К сожалению, он не был знаком с Андреем Дмитриевичем, хотя, разумеется, знает его по литературе.
– Вот за вас я, матушка моя, действительно могу заступиться, если с вами, не дай бог, что-нибудь произойдет в этом роде. Вообще-то, история бессмысленная, нелепая и, к сожалению, далеко не единственная. Да-с. Так что, если бы даже я и подписал это письмо, которое, по-моему, составлено несколько экспансивно, – ничего бы из этого не получилось, матушка моя, ничего. И вам, мне кажется, нужно не торопиться, а переждать недели две-три.
Аппарат ворчит, и, подкрутив какой-то упрямый винтик, Кипарский начинает водить микрофоном по воздуху перед моими губами.
– И не сидеть сложа руки, да-с, а поехать на фронт и доказать, что представляет собою ваш препарат в полевых условиях.
– Препарат?
– Вот именно. В чем дело с Андреем Дмитриевичем – это, по-видимому… станет известно впоследствии, но что подобная история может отразиться на вас, а следовательно, и на вашем препарате, это для меня уже и сейчас совершенно ясно.
И, склонив красную апоплексическую шею, Кипарский поглядывает на меня маленькими умными глазками из-под нависших бровей.

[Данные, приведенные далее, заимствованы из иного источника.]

<file path="config.mk">
export PLATFORM = sky130hd
export DESIGN_NAME = tle_ctrl
export DESIGN_NICKNAME = d
export VERILOG_FILES = /design/src/rtl/tle_pkg.sv /design/src/rtl/tle_ctrl.sv
export SDC_FILE = /design/constraint.sdc
export NUM_CORES = 1
export LEC_CHECK = 0
export BUFFER_PORTS_ARGS = -buffer_cell sky130_fd_sc_hd__buf_2
export CAP_MARGIN = 10
export CORE_MARGIN = 4
export CORE_UTILIZATION = 61
export CTS_CLUSTER_SIZE = 8
export DETAILED_ROUTE_END_ITERATION = 6
export PLACE_DENSITY = 0.85
export SLEW_MARGIN = 20
export SYNTH_ARGS = -nofsm -noshare
export SYNTH_HDL_FRONTEND = slang
export SYNTH_SLANG_ARGS = --single-unit
</file>
<file path="constraint.sdc">
create_clock -name aclk -period 5.1 [get_ports aclk]
set_clock_uncertainty 0.05 [all_clocks]
set_input_delay 0.51 -clock aclk [delete_from_list [all_inputs] [get_ports aclk]]
set_output_delay 0.51 -clock aclk [all_outputs]
set_load 0.02 [all_outputs]
</file>
<file path="src/rtl/tle_pkg.sv">
package tle_pkg;

    localparam int LINE_CAP_DEF   = 64;
    localparam int HIST_DEPTH_DEF = 8;

    typedef enum logic [3:0] {
        K_NONE      = 4'd0,
        K_ECHO      = 4'd1,
        K_LEFT      = 4'd2,
        K_RIGHT     = 4'd3,
        K_REDRAW    = 4'd4,
        K_REDRAW_E  = 4'd5,
        K_LINE_CHAR = 4'd6,
        K_ENTER_E   = 4'd7,
        K_CANCEL    = 4'd8
    } kind_t;

    localparam logic [7:0] CH_ESC  = 8'd27;
    localparam logic [7:0] CH_DEL  = 8'd127;
    localparam logic [7:0] CH_BS   = 8'd8;
    localparam logic [7:0] CH_ETX  = 8'd3;
    localparam logic [7:0] CH_CR   = 8'd13;
    localparam logic [7:0] CH_LF   = 8'd10;
    localparam logic [7:0] CH_SP   = 8'd32;
    localparam logic [7:0] CH_LBR  = 8'h5b;
    localparam logic [7:0] CH_UP   = 8'h41;
    localparam logic [7:0] CH_DOWN = 8'h42;
    localparam logic [7:0] CH_RGT  = 8'h43;
    localparam logic [7:0] CH_LFT  = 8'h44;

    // datapath operations issued by the controller
    typedef enum logic [3:0] {
        OP_IDLE,
        OP_LINE_RD,    // read line[addr]
        OP_LINE_WR,    // line[addr] <= wdata
        OP_HIST_RD,    // read hist[slot][addr]
        OP_HIST_WR,    // hist[slot][addr] <= wdata
        OP_LEN_RD,     // read hist length[slot]
        OP_LEN_WR      // hist length[slot] <= wdata
    } dp_op_t;

    typedef struct packed {
        dp_op_t     op;
        logic [5:0] addr;
        logic [4:0] slot;
        logic [7:0] wdata;
    } dp_cmd_t;

    typedef struct packed {
        logic [7:0] line_q;
        logic [7:0] hist_q;
        logic [5:0] len_q;
    } dp_stat_t;

    function automatic logic [7:0] upcase(input logic [7:0] c);
        upcase = (c >= 8'h61 && c <= 8'h7a) ? c - 8'd32 : c;
    endfunction

endpackage

</file>
<file path="src/rtl/tle_ctrl.sv">
module tle_ctrl
    import tle_pkg::*;
#(
    parameter int LINE_CAP   = LINE_CAP_DEF,
    parameter int HIST_DEPTH = HIST_DEPTH_DEF
) (
    input  logic       aclk,
    input  logic       aresetn,
    input  logic       s_valid,
    output logic       s_ready,
    input  logic [7:0] s_rx_byte,
    output logic       m_valid,
    input  logic       m_ready,
    output logic [3:0] m_kind,
    output logic [7:0] m_char_out,
    output logic [5:0] m_cursor,
    output logic [5:0] m_length,
    output logic       m_last,
    output dp_cmd_t    cmd,
    input  dp_stat_t   stat
);
    localparam logic [5:0] LMAX = 6'(LINE_CAP - 1);
    localparam logic [5:0] HD   = 6'(HIST_DEPTH);

    typedef enum logic [4:0] {
        S_IDLE, S_DECODE, S_OUT,
        S_SHR_RD, S_SHR_WT, S_SHR_WR,      // insert shift right
        S_SHL_RD, S_SHL_WT, S_SHL_WR,      // delete shift left
        S_RD_RD, S_RD_WT, S_RD_OUT,        // redraw / deliver sweep
        S_CMP_LEN, S_CMP_LWT, S_CMP_RD, S_CMP_WT, S_CMP_CHK,
        S_CPY_RD, S_CPY_WT, S_CPY_WR,      // line -> history
        S_LD_LEN, S_LD_LWT, S_LD_N, S_LD_RD, S_LD_WT, S_LD_WR, // history -> line
        S_RIGHT_WT, S_SEND_LINE
    } state_t;

    state_t     state_reg;
    logic [7:0] ch_reg;
    logic [5:0] len_reg, cur_reg, i_reg, n_reg;
    logic [1:0] esc_reg;
    logic [5:0] cnt_reg, rec_reg;
    logic [4:0] old_reg;
    logic [4:0] slot_reg;
    logic [3:0] kind_reg, sweep_kind_reg;
    logic [7:0] och_reg;
    logic       last_reg, mval_reg;
    state_t     ret_reg;
    dp_cmd_t    cmd_reg;

    // ring slot of a logical index
    function automatic logic [4:0] slot_of(input logic [4:0] o, input logic [5:0] l);
        logic [6:0] t;
        t = {2'b00, o} + {1'b0, l};
        if (t >= {1'b0, HD}) t = t - {1'b0, HD};
        slot_of = t[4:0];
    endfunction

    function automatic logic [4:0] inc_slot(input logic [4:0] o);
        inc_slot = (({1'b0, o} + 6'd1) >= HD) ? 5'd0 : o + 5'd1;
    endfunction

    assign s_ready    = (state_reg == S_IDLE);
    assign m_valid    = mval_reg;
    assign m_kind     = kind_reg;
    assign m_char_out = och_reg;
    assign m_cursor   = cur_reg;
    assign m_length   = len_reg;
    assign m_last     = last_reg;
    assign cmd        = cmd_reg;

    // controller: state, counters and the result register
    always_ff @(posedge aclk) begin
        cmd_reg.op <= OP_IDLE;
        if (!aresetn) begin
            state_reg <= S_IDLE;
            len_reg   <= '0;
            cur_reg   <= '0;
            esc_reg   <= '0;
            cnt_reg   <= '0;
            old_reg   <= '0;
            rec_reg   <= '0;
            mval_reg  <= 1'b0;
            cmd_reg   <= '{op: OP_IDLE, addr: '0, slot: '0, wdata: '0};
        end else begin
            unique case (state_reg)
                S_IDLE: begin
                    if (s_valid) begin
                        ch_reg    <= s_rx_byte;
                        state_reg <= S_DECODE;
                    end
                end
                S_DECODE: begin
                    kind_reg <= K_NONE;
                    och_reg  <= '0;
                    last_reg <= 1'b1;
                    state_reg <= S_OUT;
                    if (esc_reg == 2'd1) begin
                        esc_reg <= (ch_reg == CH_LBR) ? 2'd2 : 2'd0;
                    end else if (esc_reg == 2'd2) begin
                        esc_reg <= 2'd0;
                        if (ch_reg == CH_UP) begin
                            if (cnt_reg != '0 && (rec_reg >= cnt_reg || rec_reg != '0)) begin
                                rec_reg <= (rec_reg >= cnt_reg) ? cnt_reg - 6'd1
                                                                : rec_reg - 6'd1;
                                slot_reg <= slot_of(old_reg, (rec_reg >= cnt_reg) ?
                                                    cnt_reg - 6'd1 : rec_reg - 6'd1);
                                state_reg <= S_LD_LEN;
                            end
                        end else if (ch_reg == CH_DOWN) begin
                            if (cnt_reg != '0 && rec_reg < cnt_reg) begin
                                if (rec_reg + 6'd1 < cnt_reg) begin
                                    rec_reg  <= rec_reg + 6'd1;
                                    slot_reg <= slot_of(old_reg, rec_reg + 6'd1);
                                    state_reg <= S_LD_LEN;
                                end else begin
                                    len_reg <= '0;
                                    cur_reg <= '0;
                                    rec_reg <= cnt_reg;
                                    kind_reg <= K_REDRAW_E;
                                end
                            end
                        end else if (ch_reg == CH_RGT) begin
                            if (cur_reg < len_reg) begin
                                cmd_reg.op   <= OP_LINE_RD;
                                cmd_reg.addr <= cur_reg;
                                state_reg <= S_RIGHT_WT;
                            end
                        end else if (ch_reg == CH_LFT) begin
                            if (cur_reg > 0) begin
                                cur_reg  <= cur_reg - 6'd1;
                                kind_reg <= K_LEFT;
                            end
                        end
                    end else begin
                        esc_reg <= 2'd0;
                        if (ch_reg == CH_ESC) begin
                            esc_reg <= 2'd1;
                        end else if (ch_reg == CH_CR || ch_reg == CH_LF) begin
                            if (len_reg == 0) begin
                                kind_reg <= K_ENTER_E;
                                rec_reg  <= cnt_reg;
                            end else if (cnt_reg != '0) begin
                                slot_reg  <= slot_of(old_reg, cnt_reg - 6'd1);
                                state_reg <= S_CMP_LEN;
                            end else begin
                                state_reg <= S_CPY_RD;
                                slot_reg  <= slot_of(old_reg, cnt_reg);
                                cnt_reg   <= cnt_reg + 6'd1;
                                i_reg     <= '0;
                            end
                        end else if (ch_reg == CH_BS || ch_reg == CH_DEL) begin
                            if (cur_reg != 0) begin
                                i_reg     <= cur_reg - 6'd1;
                                state_reg <= S_SHL_RD;
                            end
                        end else if (ch_reg == CH_ETX) begin
                            len_reg <= '0;
                            cur_reg <= '0;
                            rec_reg <= cnt_reg;
                            kind_reg <= K_CANCEL;
                        end else if (ch_reg >= CH_SP && ch_reg < CH_DEL) begin
                            if (len_reg < LMAX) begin
                                if (cur_reg == len_reg) begin
                                    cmd_reg.op    <= OP_LINE_WR;
                                    cmd_reg.addr  <= len_reg;
                                    cmd_reg.wdata <= ch_reg;
                                    len_reg  <= len_reg + 6'd1;
                                    cur_reg  <= len_reg + 6'd1;
                                    kind_reg <= K_ECHO;
                                    och_reg  <= ch_reg;
                                end else begin
                                    i_reg     <= len_reg;
                                    state_reg <= S_SHR_RD;
                                end
                            end
                        end
                    end
                end
                // single result beat out, then idle
                S_OUT: begin
                    if (!mval_reg) mval_reg <= 1'b1;
                    else if (m_ready) begin
                        mval_reg  <= 1'b0;
                        state_reg <= S_IDLE;
                    end
                end
                S_RIGHT_WT: state_reg <= S_SEND_LINE;
                S_SEND_LINE: begin
                    kind_reg  <= K_RIGHT;
                    och_reg   <= stat.line_q;
                    cur_reg   <= cur_reg + 6'd1;
                    state_reg <= S_OUT;
                end
                // insert: move line[i-1] to line[i] down to the cursor
                S_SHR_RD: begin
                    if (i_reg > cur_reg) begin
                        cmd_reg.op   <= OP_LINE_RD;
                        cmd_reg.addr <= i_reg - 6'd1;
                        state_reg    <= S_SHR_WT;
                    end else begin
                        cmd_reg.op    <= OP_LINE_WR;
                        cmd_reg.addr  <= cur_reg;
                        cmd_reg.wdata <= ch_reg;
                        len_reg <= len_reg + 6'd1;
                        cur_reg <= cur_reg + 6'd1;
                        n_reg   <= len_reg + 6'd1;
                        sweep_kind_reg <= K_REDRAW;
                        i_reg     <= '0;
                        state_reg <= S_RD_RD;
                    end
                end
                S_SHR_WT: state_reg <= S_SHR_WR;
                S_SHR_WR: begin
                    cmd_reg.op    <= OP_LINE_WR;
                    cmd_reg.addr  <= i_reg;
                    cmd_reg.wdata <= stat.line_q;
                    i_reg     <= i_reg - 6'd1;
                    state_reg <= S_SHR_RD;
                end
                // delete: move line[i+1] to line[i]
                S_SHL_RD: begin
                    if (i_reg + 6'd1 < len_reg) begin
                        cmd_reg.op   <= OP_LINE_RD;
                        cmd_reg.addr <= i_reg + 6'd1;
                        state_reg    <= S_SHL_WT;
                    end else begin
                        len_reg <= len_reg - 6'd1;
                        cur_reg <= cur_reg - 6'd1;
                        n_reg   <= len_reg - 6'd1;
                        sweep_kind_reg <= K_REDRAW;
                        i_reg     <= '0;
                        state_reg <= S_RD_RD;
                    end
                end
                S_SHL_WT: state_reg <= S_SHL_WR;
                S_SHL_WR: begin
                    cmd_reg.op    <= OP_LINE_WR;
                    cmd_reg.addr  <= i_reg;
                    cmd_reg.wdata <= stat.line_q;
                    i_reg     <= i_reg + 6'd1;
                    state_reg <= S_SHL_RD;
                end
                // sweep n characters of the line out as result beats; an empty line gives one K_REDRAW_E beat
                S_RD_RD: begin
                    if (n_reg == '0) begin
                        kind_reg  <= K_REDRAW_E;
                        och_reg   <= '0;
                        last_reg  <= 1'b1;
                        state_reg <= S_OUT;
                    end else begin
                        cmd_reg.op   <= OP_LINE_RD;
                        cmd_reg.addr <= i_reg;
                        state_reg    <= S_RD_WT;
                    end
                end
                S_RD_WT: begin
                    kind_reg  <= sweep_kind_reg;
                    state_reg <= S_RD_OUT;
                end
                S_RD_OUT: begin
                    if (!mval_reg) begin
                        och_reg  <= stat.line_q;
                        last_reg <= (i_reg + 6'd1 == n_reg);
                        mval_reg <= 1'b1;
                    end else if (m_ready) begin
                        mval_reg <= 1'b0;
                        if (last_reg) begin
                            state_reg <= S_IDLE;
                        end else begin
                            i_reg     <= i_reg + 6'd1;
                            state_reg <= S_RD_RD;
                        end
                    end
                end
                // compare with newest history entry
                S_CMP_LEN: begin
                    cmd_reg.op   <= OP_LEN_RD;
                    cmd_reg.slot <= slot_reg;
                    state_reg    <= S_CMP_LWT;
                end
                S_CMP_LWT: state_reg <= S_CMP_RD;
                S_CMP_RD: begin
                    state_reg <= S_CMP_CHK;
                    i_reg     <= '0;
                    n_reg     <= stat.len_q;
                end
                S_CMP_CHK: begin
                    if (n_reg != len_reg) begin
                        i_reg     <= '0;
                        state_reg <= S_CPY_RD;
                        if (cnt_reg < HD) begin
                            slot_reg <= slot_of(old_reg, cnt_reg);
                            cnt_reg  <= cnt_reg + 6'd1;
                        end else begin
                            slot_reg <= old_reg;
                            old_reg  <= inc_slot(old_reg);
                        end
                    end else if (i_reg == len_reg) begin
                        // duplicate of the newest entry: deliver and clear
                        n_reg          <= len_reg;
                        len_reg        <= '0;
                        cur_reg        <= '0;
                        rec_reg        <= cnt_reg;
                        i_reg          <= '0;
                        sweep_kind_reg <= K_LINE_CHAR;
                        state_reg      <= S_RD_RD;
                    end else begin
                        cmd_reg.op   <= OP_LINE_RD;
                        cmd_reg.addr <= i_reg;
                        cmd_reg.slot <= slot_reg;
                        state_reg    <= S_CMP_WT;
                    end
                end
                S_CMP_WT: begin
                    cmd_reg.op <= OP_HIST_RD;
                    state_reg  <= S_CPY_WT;
                    ret_reg    <= S_CMP_CHK;
                end
                // copy line into history slot
                S_CPY_RD: begin
                    if (i_reg == len_reg) begin
                        cmd_reg.op    <= OP_LEN_WR;
                        cmd_reg.slot  <= slot_reg;
                        cmd_reg.wdata <= {2'b00, len_reg};
                        // deliver the line, the editor is already cleared
                        n_reg          <= len_reg;
                        len_reg        <= '0;
                        cur_reg        <= '0;
                        rec_reg        <= cnt_reg;
                        i_reg          <= '0;
                        sweep_kind_reg <= K_LINE_CHAR;
                        state_reg      <= S_RD_RD;
                    end else begin
                        cmd_reg.op   <= OP_LINE_RD;
                        cmd_reg.addr <= i_reg;
                        ret_reg      <= S_CPY_WR;
                        state_reg    <= S_CPY_WT;
                    end
                end
                S_CPY_WT: begin
                    state_reg <= ret_reg;
                end
                S_CPY_WR: begin
                    cmd_reg.op    <= OP_HIST_WR;
                    cmd_reg.addr  <= i_reg;
                    cmd_reg.slot  <= slot_reg;
                    cmd_reg.wdata <= stat.line_q;
                    i_reg     <= i_reg + 6'd1;
                    state_reg <= S_CPY_RD;
                end
                // recall history entry into the line
                S_LD_LEN: begin
                    cmd_reg.op   <= OP_LEN_RD;
                    cmd_reg.slot <= slot_reg;
                    state_reg    <= S_LD_LWT;
                end
                S_LD_LWT: state_reg <= S_LD_N;
                S_LD_N: begin
                    n_reg     <= (stat.len_q > LMAX) ? LMAX : stat.len_q;
                    i_reg     <= '0;
                    state_reg <= S_LD_RD;
                end
                S_LD_RD: begin
                    if (i_reg == n_reg) begin
                        len_reg <= n_reg;
                        cur_reg <= n_reg;
                        i_reg   <= '0;
                        sweep_kind_reg <= K_REDRAW;
                        state_reg <= S_RD_RD;
                    end else begin
                        cmd_reg.op   <= OP_HIST_RD;
                        cmd_reg.addr <= i_reg;
                        cmd_reg.slot <= slot_reg;
                        state_reg    <= S_LD_WT;
                    end
                end
                S_LD_WT: state_reg <= S_LD_WR;
                S_LD_WR: begin
                    cmd_reg.op    <= OP_LINE_WR;
                    cmd_reg.addr  <= i_reg;
                    cmd_reg.wdata <= stat.hist_q;
                    i_reg     <= i_reg + 6'd1;
                    state_reg <= S_LD_RD;
                end
                default: state_reg <= S_IDLE;
            endcase
            // compare step: check the fetched pair
            if (state_reg == S_CPY_WT && ret_reg == S_CMP_CHK) begin
                if (upcase(stat.hist_q) != upcase(stat.line_q)) n_reg <= ~len_reg;
                else i_reg <= i_reg + 6'd1;
            end
        end
    end
endmodule

</file>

– Вам известно, что скоро на Первый Прибалтийский фронт отправляется под моим руководством бригада? Вот и присоединяйтесь. Испытаем пенициллин в полевых условиях – вот тогда, надо полагать, крыть действительно будет нечем.
Я слушаю его и ничего не понимаю. Почему Кипарский вдруг заговорил о моем препарате? Зачем снова испытывать его, да еще на фронте? Разве могу я сейчас уехать из Москвы?

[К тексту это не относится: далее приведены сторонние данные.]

$ cat config.mk
export PLATFORM = sky130hd
export DESIGN_NAME = trickle_retransmit_timer
export DESIGN_NICKNAME = d
export VERILOG_FILES = /design/src/trt_pkg.sv /design/src/trickle_retransmit_timer.sv /design/src/trt_divider.sv
export VERILOG_INCLUDE_DIRS = /design/src /design/src/src
export SDC_FILE = /design/constraint.sdc
export NUM_CORES = 2
export LEC_CHECK = 0
export BUFFER_PORTS_ARGS = -buffer_cell sky130_fd_sc_hd__buf_4
export CORE_MARGIN = 1.5
export CORE_UTILIZATION = 68
export DETAILED_ROUTE_END_ITERATION = 8
export PLACE_DENSITY = 0.85
export SETUP_SLACK_MARGIN = 0.4
export SLEW_MARGIN = 20
export SYNTH_ARGS = -nofsm -noshare
export SYNTH_HDL_FRONTEND = slang
export SYNTH_HIERARCHICAL = 1
export SYNTH_SLANG_ARGS = --single-unit
export TNS_END_PERCENT = 5
$ cat constraint.sdc
create_clock -name clk_i -period 20.3 [get_ports clk_i]
set_input_delay 3.045 -clock clk_i [delete_from_list [all_inputs] [get_ports clk_i]]
set_output_delay 3.045 -clock clk_i [all_outputs]
set_load 0.05 [all_outputs]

– Хорошо, я подумаю, Иван Аникиныч.
– Что? Не слышу. Вот проклятая машина!
Подкручивает, настраивает, подправляет.
– Матушка моя, скажите-ка что-нибудь, скажите хоть – так.
– Так.
– Еще раз.
Я повторяю:
– Так. – Слезы душат меня, но я повторяю: – Так. Теперь хорошо?
– Так. Теперь превосходно.
Еще две-три-четыре встречи. Кипарский медлит. Подпишет ли Крамаренко? Холодные, внимательные, равнодушные лица. Лица приветливые и мгновенно меняющиеся, когда речь заходит о том, что… И речь заходит о другом. Лица испуганные, с ускользающим выражением.
Приемная Министерства внутренних дел. Долгое ожидание. Женщины, ничем не похожие друг на друга – и удивительно, необычайно похожие. Молчаливые, но понимающие с полуслова, озабоченные, надеющиеся, усталые, взволнованные. Вот эта, совсем молодая, с усталым лицом – если бы она вчера заговорила со мной о ее муже, отце или брате… Ведь я бы не поверила, что он так же не виноват, как Андрей.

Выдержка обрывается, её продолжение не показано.